Chloride stress cracking (CISCC)

What Does Chloride stress cracking (CISCC) Mean?

Chloride stress cracking is very common in chemical processing and petrochemical industries. It is considered the prime reason for the deterioration of austenitic stainless steel pipework and vessels used in the petrochemical industry. Damage caused by CI-SCC is easily recognizable from the highly branched cracks that look like spider webs or lightning-array type network visible on the material.

Cl-SCC has caused many pipeline failures and it continues to be a problem. This is primarily because of unanticipated contamination of equipment made with austenitic steel due to inadvertent chloride contamination. Design engineers should be aware of the potential consequences of using austenitic stainless steel where chlorides may be present. The high cost of replacing equipment can be economically devastating for some industries.

Austenitic stainless steel is an iron-based alloy that contains 19% chromium and 9% nickel. This steel is highly resistant to corrosion in most atmospheric and aqueous environments. However, wet and humid environments containing chloride ions can cause pitting and crevice corrosion of austenitic steel components. Furthermore, components that are under applied or residual stress can, under these conditions deteriorate further by stress corrosion cracking.

To reduce the risk of Cl-SCC, the plant and equipment design should be such that the concentration of mechanical tensile stress such as at sharp edges and notches is avoided. Proper material selection is also important though it is true that none of the stainless steel grades is completely resistant to chloride stress corrosion cracking.

Chloride stress cracking is also known as chloride stress corrosion cracking (CI-SCC).

Trenchlesspedia Explains Chloride stress cracking (CISCC)

A chloride contaminated corrosive environment combined with tensile stress can cause stainless steel to crack. To prevent equipment from succumbing to Cl-SCC, the components should be designed by lowering the stress and using resistant alloys.

The resistance of austenitic steel to Cl-SCC attack depends on the nickel content present in it. Austenitic steel grades 304/304L and 316/316L most susceptible to Cl-SCC as they have lower levels of nickel content. Austenitic grades with higher nickel content such as alloy 20, 904L and the 6% molybdenum super austenitic grades are better resistant to Cl-SCC.

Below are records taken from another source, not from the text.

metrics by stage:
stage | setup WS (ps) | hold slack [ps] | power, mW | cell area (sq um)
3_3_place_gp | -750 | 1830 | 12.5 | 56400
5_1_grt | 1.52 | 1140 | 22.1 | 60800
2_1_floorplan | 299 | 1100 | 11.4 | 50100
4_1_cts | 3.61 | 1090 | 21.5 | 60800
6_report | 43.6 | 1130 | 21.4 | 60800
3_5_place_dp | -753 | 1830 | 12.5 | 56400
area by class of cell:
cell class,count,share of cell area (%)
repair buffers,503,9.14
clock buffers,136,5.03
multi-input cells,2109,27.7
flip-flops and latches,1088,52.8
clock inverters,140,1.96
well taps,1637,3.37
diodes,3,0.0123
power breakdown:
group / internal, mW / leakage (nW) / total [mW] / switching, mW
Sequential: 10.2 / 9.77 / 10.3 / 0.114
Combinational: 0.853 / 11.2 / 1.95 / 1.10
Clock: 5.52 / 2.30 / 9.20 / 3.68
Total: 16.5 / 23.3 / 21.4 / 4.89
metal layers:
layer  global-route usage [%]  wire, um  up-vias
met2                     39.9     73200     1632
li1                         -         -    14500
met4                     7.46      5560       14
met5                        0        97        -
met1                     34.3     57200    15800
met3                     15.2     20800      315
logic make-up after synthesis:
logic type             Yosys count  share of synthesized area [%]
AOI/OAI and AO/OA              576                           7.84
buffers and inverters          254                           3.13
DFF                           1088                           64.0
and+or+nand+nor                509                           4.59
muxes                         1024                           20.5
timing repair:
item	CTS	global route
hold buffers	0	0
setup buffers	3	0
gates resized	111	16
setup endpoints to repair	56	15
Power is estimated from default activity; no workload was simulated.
==> run.sh <==
#!/bin/bash
# OpenROAD 26Q1-2900-gdf79404cd8, Yosys 0.63+post, stock flow scripts
make -C /OpenROAD-flow-scripts/flow DESIGN_CONFIG=/design/flow/config.mk WORK_HOME=/design/flow/orfs finish
==> config.mk <==
export PLATFORM = sky130hd
export DESIGN_NAME = datamem
export DESIGN_NICKNAME = datamem
export VERILOG_FILES = /design/flow/design.v
export SDC_FILE = /design/flow/constraint.sdc
export NUM_CORES = 4
export LEC_CHECK = 1
export CORE_UTILIZATION = 40
==> constraint.sdc <==
current_design datamem

set clk_period 15.4
set clk_io_pct 0.2

create_clock -name clk0 -period $clk_period [get_ports {clk}]

set non_clock_inputs [all_inputs -no_clocks]
set_input_delay [expr $clk_period * $clk_io_pct] -clock clk0 $non_clock_inputs
set_output_delay [expr $clk_period * $clk_io_pct] -clock clk0 [all_outputs]
==> design.v <==
module datamem(mem_addr,write_data,clk,memwrite,read_data);
input [31:0] mem_addr,write_data;
input clk,memwrite;
output [31:0] read_data;
reg [7:0] ram_dm [63:0];
integer i;
initial 
begin
 for(i=0; i<64; i=i+1) 
 ram_dm[i] = i;
end
assign read_data = {ram_dm[mem_addr+3],ram_dm[mem_addr+2],ram_dm[mem_addr+1],ram_dm[mem_addr]};
always @(posedge clk)
begin
 if (memwrite)
 {ram_dm[mem_addr+3],ram_dm[mem_addr+2],ram_dm[mem_addr+1],ram_dm[mem_addr]} = write_data;
end
endmodule 
==> reports/results.ini <==
[sta]
unrepaired_setup_endpoints_after_global_routing=false
post-route-period-util_pct=74.13
layout_min_cycle_time_ps=11420
setup_viol=0
final_hold_vio_count=0
max_clock_freq_ghz=0.08759
worst_slew_margin_rel_pct=21.30
fin_setup_tns_ps=0
worst_slew_pin_slew_ps=1151
final-max-slew-violation-count=0

[global_route]
grt.overflow.total=0
grt_use_total_pct=42.65
grt_start_max_net_pins=58
first_pass_grt_wire_length_mm=362.0
grt_pass1_vias=43370
grt_antenna_before_repair=31

[synth]
synth-seq-cells=512
synth.distinct_cells=86
post_synth_main_area_contributors=sky130_fd_sc_hd__edfxtp_1 30%, sky130_fd_sc_hd__mux4_2 21%, sky130_fd_sc_hd__mux2i_1 13%
yosys-stat-area_um2=51580
mappedNetlistArea_um2=51580
synth.cells.most_frequent=681 x sky130_fd_sc_hd__mux2i_1, 644 x sky130_fd_sc_hd__nand2_1, 512 x sky130_fd_sc_hd__edfxtp_1
synth-main-ff-cell=sky130_fd_sc_hd__edfxtp_1
synth-seq-area-share_pct=29.81
synth-cells-yosys=4757
synth_largest_type_area_fraction_pct=29.81
yosys.cell_count.top_type=sky130_fd_sc_hd__mux2i_1
syn_area_per_cell_um2=10.84
postSynthCellCount=4757
yosys.area.top_type=sky130_fd_sc_hd__edfxtp_1
yosysWarningCount=1
enable_flop_cells=512
synth-async-reset-ratio_pct=0

[finish]
fillers=11610
drive_gt1_share_pct=30.55
area.growth.synth_to_final_pct=8.985
final_core_util_pct=44.03
largest_reg_flops=512

[floorplanning]
placeableCoreArea_um2=127700
die_width_um=361.1
rows=131
floorplan.die.height_um=361.1
fp_util_pct=40.40
floorplan.die_area_um2=130400
floorplan.io_pins=98

[power]
leakagePower_uw=0.01975
power-per-cell-area_nw_per_um2=83.45
finalPower_uw=4691
ir_worst_vdd_mv=0.08225

[setup_path]
worstSetupPathType=in -> out
critical_path.slowest_cell=sky130_fd_sc_hd__a2111oi_0
worst-endpoint-arrival_ps=8340
cp_slowest_stage_delay_ps=1000
crit_fanout=47
crit_end_element=primary output
crit_path_start_kind=primary input
critical_path.cell_chain=buf_8 > inv_2 > ha_4 > clkinv_2 > buf_4 > nand2_1 > buf_4 > a21oi_1 > a2111oi_0 > a221oi_1 > a31o_2 > clkdlybuf4s50_1
cp_common_cell=sky130_fd_sc_hd__buf_4
worst-endpoint-required_ps=12320

[clock_tree]
ctsHoldBuffers=0
htree_num_levels=3
cts_sinks=512
clk_pin_slew_worst_paths_ps=60
total_clock_buffers_created_by_cts=68
cts_repair_resize_count=0
max_root_sink_buffers=3
postCtsSetupRepairBufs=0
clock_tree_from_tritoncts=yes
cts-root-buf=sky130_fd_sc_hd__clkbuf_16

[detailed_routing]
routed_wl_mm=264.1
dr.first_iter.drc_count=4977
route.detailed.drc=0
drt_via_density=7.195
drt_pass1_iterations=6
routed_wire_length_per_instance_um=41.92
dr_total_vias=45330
ant_nets=0

[placement]
detailed_placement_hpwl_mm=183.9
io_buffer_count=71
final_weighted_congestion_of_routability_driven_global_placement=1.162

[hold_path]
hold_path.class=in -> reg
hold-path-cell-count=3

[run]
maxCapViolCount=0
warning_count=55

[outcome]
outcome=complete, no violations

[logic make-up (layout without fill, tap and decap cells)]
kind of cell               after synthesis  count (layout)  share of synthesized area [%]
DFF                                    512             512                          29.81
other                                    0              22                              0
xor gates and xnor gates                19              19                         0.3954
and+or+nand+nor                       1100            1100                          9.800
AOI/OAI and AO/OA                      931             931                          11.06
buffers and inverters                  586             445                          4.902
muxes                                 1603            1603                          43.89
adders and majority gates                6               6                         0.1455
[path summary, 6_finish.rpt]
check            from             to  slack [ps]
min    write_data[29]  ram_dm[62][5]        2950
max       mem_addr[0]  read_data[15]        3980
[per-stage QoR]
| stage | cells | instance area, µm² | worst slack, ps | hold slack (ps) |
|---|---|---|---|---|
| final | 6300 | 56220 | 3984 | 2949 |
| after global routing | 6282 | 56170 | 3953 | 2985 |
| after CTS | 6278 | 56160 | 4273 | 2934 |
| after detailed placement | 6161 | 53910 | 4295 | 3642 |
| after global placement | 6161 | 53910 | 4300 | 3642 |
| after floorplan | 4757 | 51580 | 5784 | 3560 |
[power breakdown]
group / switching, µW / internal (µW)
Combinational: 859 / 491
Sequential: 66.5 / 1600
Clock: 705 / 975
[routing by layer]
| layer | GRT usage (%) | wire [µm] |
|---|---|---|
| met1 | 51.18 | 88150 |
| met5 | 7.695 | 1753 |
| met3 | 32.15 | 49580 |
| met4 | 21.99 | 18260 |
| met2 | 55.35 | 106300 |
[worst max-delay path: cells and delay by family]
kind	cells	cell delay, ps
buffers and inverters	6	2690
AND-OR/OR-AND	4	1670
adder cells (fa/ha/maj)	1	610
AND/OR/NAND/NOR	1	120
[cell type report]
class	instances	area, µm²	area share [%]
Antenna cell	22	55.05	0.09793
Clock buffer	76	1753	3.118
Clock inverter	41	498.0	0.8858
Inverter	11	45.04	0.08012
Tap cell	1662	2079	3.699
Timing Repair Buffer	317	2467	4.389
Sequential cell	512	15370	27.35
Multi-Input combinational cell	3659	33940	60.38
[cells in the final DEF (no fill, tap or decap), types with 8 or more instances in the layout]
master,instances
sky130_fd_sc_hd__a211oi_1,38
sky130_fd_sc_hd__a211oi_4,11
sky130_fd_sc_hd__a21o_1,101
sky130_fd_sc_hd__a21oi_1,98
sky130_fd_sc_hd__a22oi_1,13
sky130_fd_sc_hd__a31oi_1,11
sky130_fd_sc_hd__and2_1,16
sky130_fd_sc_hd__and3_1,16
sky130_fd_sc_hd__buf_4,278
sky130_fd_sc_hd__bufinv_16,9
sky130_fd_sc_hd__clkbuf_16,69
sky130_fd_sc_hd__clkdlybuf4s50_1,33
sky130_fd_sc_hd__clkinv_1,16
sky130_fd_sc_hd__clkinv_2,8
sky130_fd_sc_hd__diode_2,22
sky130_fd_sc_hd__edfxtp_1,512
sky130_fd_sc_hd__mux2_2,439
sky130_fd_sc_hd__mux2i_1,681
sky130_fd_sc_hd__mux4_2,483
sky130_fd_sc_hd__nand2_1,642
sky130_fd_sc_hd__nand2b_1,14
sky130_fd_sc_hd__nand3_1,53
sky130_fd_sc_hd__nand4_1,22
sky130_fd_sc_hd__nor2_1,174
sky130_fd_sc_hd__nor2_4,14
sky130_fd_sc_hd__nor2b_1,8
sky130_fd_sc_hd__nor3_1,21
sky130_fd_sc_hd__nor3_2,10
sky130_fd_sc_hd__nor4_2,8
sky130_fd_sc_hd__nor4_4,8
sky130_fd_sc_hd__o211ai_1,15
sky130_fd_sc_hd__o21ai_0,371
sky130_fd_sc_hd__o21ai_1,84
sky130_fd_sc_hd__o22ai_1,112
sky130_fd_sc_hd__or3_1,18
sky130_fd_sc_hd__or4_1,34
Power is estimated from default activity; no workload was simulated.
File: run.sh
#!/bin/bash
# OpenROAD 26Q1-2900-gdf79404cd8, Yosys 0.63+post, stock flow scripts
make -C /OpenROAD-flow-scripts/flow DESIGN_CONFIG=/design/flow/config.mk WORK_HOME=/design/flow/orfs finish
File: config.mk
export PLATFORM = sky130hd
export DESIGN_NAME = decode_reg
export DESIGN_NICKNAME = decode_reg
export VERILOG_FILES = /design/flow/design.v
export SDC_FILE = /design/flow/constraint.sdc
export NUM_CORES = 4
export LEC_CHECK = 1
export CORE_AREA = 10 10 173 173
export DIE_AREA = 0 0 183 183
File: constraint.sdc
current_design decode_reg

set clk_period 1.0
set clk_io_pct 0.2

create_clock -name clk0 -period $clk_period [get_ports {clk}]

set non_clock_inputs [all_inputs -no_clocks]
set_input_delay [expr $clk_period * $clk_io_pct] -clock clk0 $non_clock_inputs
set_output_delay [expr $clk_period * $clk_io_pct] -clock clk0 [all_outputs]
==> /design/flow/design.v <==
module uart_fd #(
parameter	CLK_FREQ = 50_000_000,
parameter	BAUD_RATE = 115200
)(
input	logic			clk,
input	logic			rst_,
input	logic			tx_start,
input	logic	[7:0]	tx_data,
input	logic			rx_serial,
output	logic			tx_serial,
output	logic	[7:0]	rx_data,
output	logic			rx_valid,
output	logic			rx_error,
output	logic			tx_busy
);
	uart_rx #(CLK_FREQ, BAUD_RATE) my_uart_rx(.clk, .rst_, .rx_serial, .rx_data, .rx_valid, .rx_error);
	uart_tx #(CLK_FREQ, BAUD_RATE) my_uart_tx(.clk, .rst_,  .tx_start, .tx_data, .tx_serial, .tx_busy);
endmodule 
module uart_rx #(
parameter	CLK_FREQ = 50_000_000,
parameter	BAUD_RATE = 115200
)(
input	logic			clk,
input 	logic			rst_,
input	logic			rx_serial,
output	logic	[7:0]	rx_data,
output	logic			rx_valid,
output	logic			rx_error
);
	localparam	int	DIVISOR = CLK_FREQ/BAUD_RATE;
	typedef enum {IDLE, START, DATA, STOP} state_t;
	state_t state;
	logic 	[31:0]	baud_cnt;
	logic	[2:0]	bit_index;
	logic	[7:0]	shifter;
	logic			sample_tick;
	assign sample_tick = (baud_cnt == DIVISOR-1);
	assign start_verif_tick = (baud_cnt == DIVISOR/2);
	always_ff @(posedge clk or negedge rst_) begin
		if(!rst_) begin
			state <= IDLE;
			rx_data <= 0;
			rx_valid <= 0;
			rx_error <= 0;
			baud_cnt <= 0;
			bit_index <= 0;
			shifter <= 0;
		end
		else begin
			case(state)
				IDLE: begin
					rx_valid <= 0;
					rx_error <= 0;
					baud_cnt <= 0;
					bit_index <= 0;
					shifter <= 0;
					if(!rx_serial)
						state <= START;
				end
				START: begin
					if(start_verif_tick) begin
						if(!rx_serial)
							state <= DATA;
						else begin
							state <= IDLE;
							rx_error <= 1;
						end
						baud_cnt <= 0;
					end else
						baud_cnt <= baud_cnt + 1;
				end
				DATA: begin
					if(sample_tick) begin
						baud_cnt <= 0;
						shifter <= {rx_serial,shifter[7:1]};
						if(bit_index == 3'b111)
							state <= STOP;
						else
							bit_index <= bit_index + 1;
					end else
						baud_cnt <= baud_cnt + 1;
				end
				STOP: begin
					if(sample_tick) begin
						if(rx_serial) begin
							rx_data <= shifter;
							rx_valid <= 1;
						end else
							rx_error <= 1;
						state <= IDLE;
					end else
						baud_cnt <= baud_cnt + 1;
				end
			endcase
		end
	end 
endmodule
module uart_tx #(
parameter	CLK_FREQ = 50_000_000,
parameter	BAUD_RATE = 115200
)(
input	logic			clk,
input 	logic			rst_,
input	logic			tx_start,
input	logic	[7:0]	tx_data,
output	logic			tx_serial,
output	logic			tx_busy
);
	localparam	int	DIVISOR = CLK_FREQ/BAUD_RATE;
	typedef enum logic [1:0] {IDLE, START, DATA, STOP} state_t;
	state_t state;
	logic	[31:0]	baud_cnt;
	logic	[2:0]	bit_index;
	logic	[7:0]	shifter;
	logic			baud_tick;
	assign baud_tick = (baud_cnt == DIVISOR-1);
	always_ff @(posedge clk or negedge rst_) begin
		if(!rst_) begin
			state <= IDLE;
			baud_cnt <= 0;
			tx_serial <= 1;
			tx_busy <= 0;
			shifter <= 0;
			bit_index <= 0;
		end  
		else begin
			case(state)
			IDLE: begin
				tx_serial <= 1;
				tx_busy <= 0;
				baud_cnt <= 0;
				if(tx_start) begin
					state <= START;
					tx_busy <= 1;
					shifter <= tx_data;
				end  
			end  
			START: begin
				tx_serial <= 0;	 
				if(baud_tick) begin
					state <= DATA;
					bit_index <= 0;
					baud_cnt <= 0;
				end else
					baud_cnt <= baud_cnt + 1;
			end  
			DATA: begin
				tx_serial <= shifter[0];
				if(baud_tick) begin
					baud_cnt <= 0;
					shifter <= {1'b0, shifter[7:1]};
					if(bit_index == 3'b111)
						state <= STOP;
					else
						bit_index <= bit_index + 1;
				end else
					baud_cnt = baud_cnt + 1;
			end  
			STOP: begin
				tx_serial <= 1;  
				if(baud_tick) begin
					state <= IDLE;
					baud_cnt <= 0;
					tx_busy <= 0;
				end else 
					baud_cnt = baud_cnt + 1;
			end  
			endcase
		end  
	end  
endmodule 
==> /design/flow/run.sh <==
#!/bin/bash
# OpenROAD 26Q1-2900-gdf79404cd8, Yosys 0.63+post, stock flow scripts
make -C /OpenROAD-flow-scripts/flow DESIGN_CONFIG=/design/flow/config.mk WORK_HOME=/design/flow/orfs finish
==> /design/flow/config.mk <==
export PLATFORM = sky130hd
export DESIGN_NAME = uart_fd
export DESIGN_NICKNAME = uart_fd
export VERILOG_FILES = /design/flow/design.v
export SDC_FILE = /design/flow/constraint.sdc
export NUM_CORES = 4
export LEC_CHECK = 1
export CORE_UTILIZATION = 30
==> /design/flow/constraint.sdc <==
current_design uart_fd

set clk_period 6.7
set clk_io_pct 0.2

create_clock -name clk0 -period $clk_period [get_ports {clk}]

set non_clock_inputs [all_inputs -no_clocks]
set_input_delay [expr $clk_period * $clk_io_pct] -clock clk0 $non_clock_inputs
set_output_delay [expr $clk_period * $clk_io_pct] -clock clk0 [all_outputs]
==> Changelog: implementation <==
## Flow update

- Critical path peak fanout: 19
- Drt pass-1 iters: 25
- Placement Setup Slack: 3740 ps
- DP HPWL: 7200 um
- Final cell count without fillers: 815
- Worst Path Required: 6940 ps
- Worst path arrival time: 2920 ps
- Final setup viols: 0
- Area of the mapped netlist: 0.00556 mm2
- WL final: 11200 um
- CP Capture Type: flip-flop
- Vias: 4193
- GRT Total Usage: 12.5%
- Static leakage: 2.65 nW
- Hold depth: 2
- Hold_buf cts: 0
- Post-Place Cells: 799
- Root Driver: clkbuf_16
- Post-CTS Setup Inserts: 0
- Setup ws final: 4020 ps
- CTS tree: built
- Critical-path cell list: inv_1 > ha_1 > nor4b_2 > nand4_2 > nor3_4 > buf_4 > a22o_1 > nor3_1 > a21o_1
- Fraction of layout cells with a size suffix above 1: 11.9%
- Commonest flop: dfrtp_1
- Routed WL per cell: 13.7 um
- CP max-delay cell: a22o_1
- Post-cts resize count: 0
- Met3 usage: 2.68%
- Reg2Reg Depth: 9
- Async S/R FF share, synth: 100%
- Status: complete, no violations
- Floorplan row count: 49
- Setup crit start kind: flip-flop
- Yosys stat area: 0.00556 mm2
- EDFF count, synth: 0
- RSZ-0062 raised after global routing: no
- Clock sink count: 106
- Mean Syn Cell Area: 9.90 um2
- Antenna violations before repair: 0
- Fin crit share: 40.0%
- Post-route DRC violation count: 0
- Max stage delay on crit path: 510 ps
- Stage-log warning count: 28
- WHS: 481 ps
- Synthesis-stage register bit count: 106
- Top Usage Layer GRT: met2
- Clk_skew: 13.0 ps
- Mapped Cells: 562
- Die X: 138 um
- Largest net degree at the start of global routing: 57
- Register share after synthesis: 47.7%
- Yosys Warn Count: 3
- Antenna cells: 0
- Vias in the first global route: 4108
- FF-to-FF Start: my_uart_rx.baud_cnt[1]
- Area grow syn2layout: 13.4%
- CP startpoint: my_uart_rx.baud_cnt[1]
- CTS Buf Count: 9
- CORE AREA: 0.0181 mm2
- CP top delay family: simple AND/OR/NAND/NOR gates
- CTS clk-pin slew, worst paths: 70 ps
- HP Class: reg -> reg
- Vias per cell: 5.14
- Worst-margin pin slew: 764 ps
- Cells in synth_stat.txt: 562
- Port bufs: 23
- Max frequency: 0.374 GHz
- Met2 Usage GRT: 19.5%
- Yosys cell types: 60
- First-pass GRT wire length: 19600 um
- Crit Path Class: reg -> reg
- Grt ovf: 0
- Die area: 0.0191 mm2
- Final hold viol count: 0
- WP buf/inv: 2
- Routability cong.: 0.860
- Relative slew slack: 48.6%
- Grt met1 use: 18.5%
- 1st-iter DRT viols: 243
- H-tree depth: 3
- Hold path start: my_uart_rx.rx_valid
- Final Util: 34.9%
- Min Tclk post-route: 2680 ps
- Pwr per Cell Area: 190 mW/mm2
- Max rail drop VDD: 0.111 mV
- I/O Pins: 24
- Die Y: 138 um
- Routed Antenna Nets: 0
- Max Slew Vio Count: 0
- Worst path depth: 9
- Maximum clock path buffer count: 2
- Final setup TNS: 0 ps
- Clock latency on the worst-skew pair: 360 ps
- FP Core Util: 30.8%
- Max-Cap Viols: 0
==> layer usage <==
layer,routed length [um],up-vias
li1,-,2063
met1,5350,2029
met2,5090,88
met3,566,13
met4,182,0
met5,0,-
==> layout by cell type, fill, tap and decap left out, types with 7 or more instances in the layout <==
cell,n
o21ai_0,17
xor2_1,21
mux2_2,23
a22o_1,9
mux2i_1,17
or3_1,9
a21oi_1,22
xnor2_1,8
nand3_1,42
ha_1,9
nor4_1,15
nand2_1,53
nor2_1,62
dfrtp_1,103
o21ai_1,9
clkdlybuf4s50_1,22
clkbuf_16,9
nor3_1,8
a31o_2,7
and3_1,11
nand4_1,13
inv_1,16
==> worst paths after layout <==
| check | endpoint | slack, ps |
|---|---|---|
| hold reg to reg | my_uart_rx.rx_valid | 480 |
| setup reg to reg | my_uart_rx.baud_cnt[31] | 4020 |
| min in group asynchronous | my_uart_tx.baud_cnt[21] | 1010 |
| setup / recovery | my_uart_rx.baud_cnt[31] | 4020 |
| hold / removal | my_uart_rx.rx_valid | 480 |
| max in group asynchronous | my_uart_rx.baud_cnt[12] | 4510 |
==> power by group <==
part | internal (mW) | switching [mW]
clock network | 0.295 | 0.243
logic | 0.00737 | 0.0142
registers | 0.639 | 0
total | 0.942 | 0.257
==> kinds of logic (layout without fill, tap and decap cells) <==
kind of cell	after synthesis	after routing	share of synthesized area, %
multiplexers	40	40	7.71
AND-OR/OR-AND	97	97	12.1
AND/OR/NAND/NOR	245	245	22.6
buffers and inverters	36	60	3.24
flip-flops	106	106	47.7
XOR/XNOR	29	29	4.56
adder cells (fa/ha/maj)	9	9	2.02
==> sequential cells by signal, indices dropped and copies added, names as in the netlist <==
| signal | cells |
|---|---|
| my_uart_rx.baud_cnt | 32 |
| my_uart_tx.baud_cnt | 32 |
| my_uart_rx.rx_data | 8 |
| my_uart_rx.shifter | 8 |
| my_uart_tx.shifter | 8 |
| my_uart_rx.state | 4 |
| my_uart_tx.state | 4 |
| my_uart_rx.bit_index | 3 |
| my_uart_tx.bit_index | 3 |
| my_uart_rx.rx_error | 1 |
| my_uart_rx.rx_valid | 1 |
| my_uart_tx.tx_busy | 1 |
| my_uart_tx.tx_serial | 1 |
==> per-stage QoR <==
step	area (um2)	power (mW)
4_1_cts	6310	1.22
3_3_place_gp	6010	0.675
2_1_floorplan	5560	0.654
3_5_place_dp	6010	0.675
6_report	6310	1.20
5_1_grt	6310	1.24
==> tightest hold or removal path, delay by kind of cell (launching register included) <==
kind / cells / cell delay (ps)
flops: 1 / 350
simple gates: 2 / 100
==> cells in the mapped netlist, drive strengths merged, types with 9 or more instances <==
cell / count / area, um2
ha: 9 / 113
dfrtp: 103 / 2580
mux2: 23 / 259
inv: 16 / 60.1
nand4: 14 / 93.8
or3: 9 / 56.3
nor3: 9 / 56.3
and3: 11 / 68.8
a22o: 9 / 78.8
nor2: 63 / 244
nand3: 43 / 228
nand2: 53 / 199
mux2i: 17 / 170
nor4: 16 / 106
a21oi: 22 / 110
buf: 12 / 90.1
o21ai: 26 / 130
xor2: 21 / 184
==> layout make-up <==
cell class / instances / area, um2
Clock buffer: 10 / 229
Clock inverter: 6 / 75.1
Fill cell: 1754 / 11800
Inverter: 17 / 63.8
Multi-Input combinational cell: 420 / 2740
Sequential cell: 106 / 2660
Tap cell: 229 / 287
Timing Repair Buffer: 27 / 258
Power figures rest on the tool's default switching activity, not on a simulated workload.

Following are some of the places where the chloride cracking of 300 series stainless steel can take place:

• Corrosion under insulation where there are small amounts of chloride.
• Presence of chlorides in the atmosphere.
• Inadvertent contamination of a process with chlorides.
• Equipment hydro tested with chloride contaminated water and left out to dry.
• Stainless steel dead legs that collect chloride contaminated water.
• Instrument tubing with high residual stresses that comes in contact with chloride contaminated atmosphere.
• Stainless steel bellows with high-stress levels that come in contact with chloride contaminated environments especially during downtime.

Non-destructive examination (NDE) to detect Cl-SCC

• Dye-Penetration Testing (PT)

The surface under inspection is required to be clean, accessible, and visible to the inspection personnel. Works best when both surfaces can be inspected and finding through-wall Cl-SCC can be increased by applying dye-penetrant on one surface and developer on the opposite surface.

• Eddy Current Testing (ECT)

This kind of testing is used for heat-exchanger tubing and pipework where there is long-distance consistency of surface condition and geometry. However, it can only find surface-breaking cracks or cracks just below the surface.

• Ultrasonic Flaw Detection (UT)

Since weld grains in fabricated and welded austenitic steel are coarse-grained, they give false signals and high sound attenuation, requiring a specialized technique. It can be applied to a surface where cracks have initiated or from the opposing surface.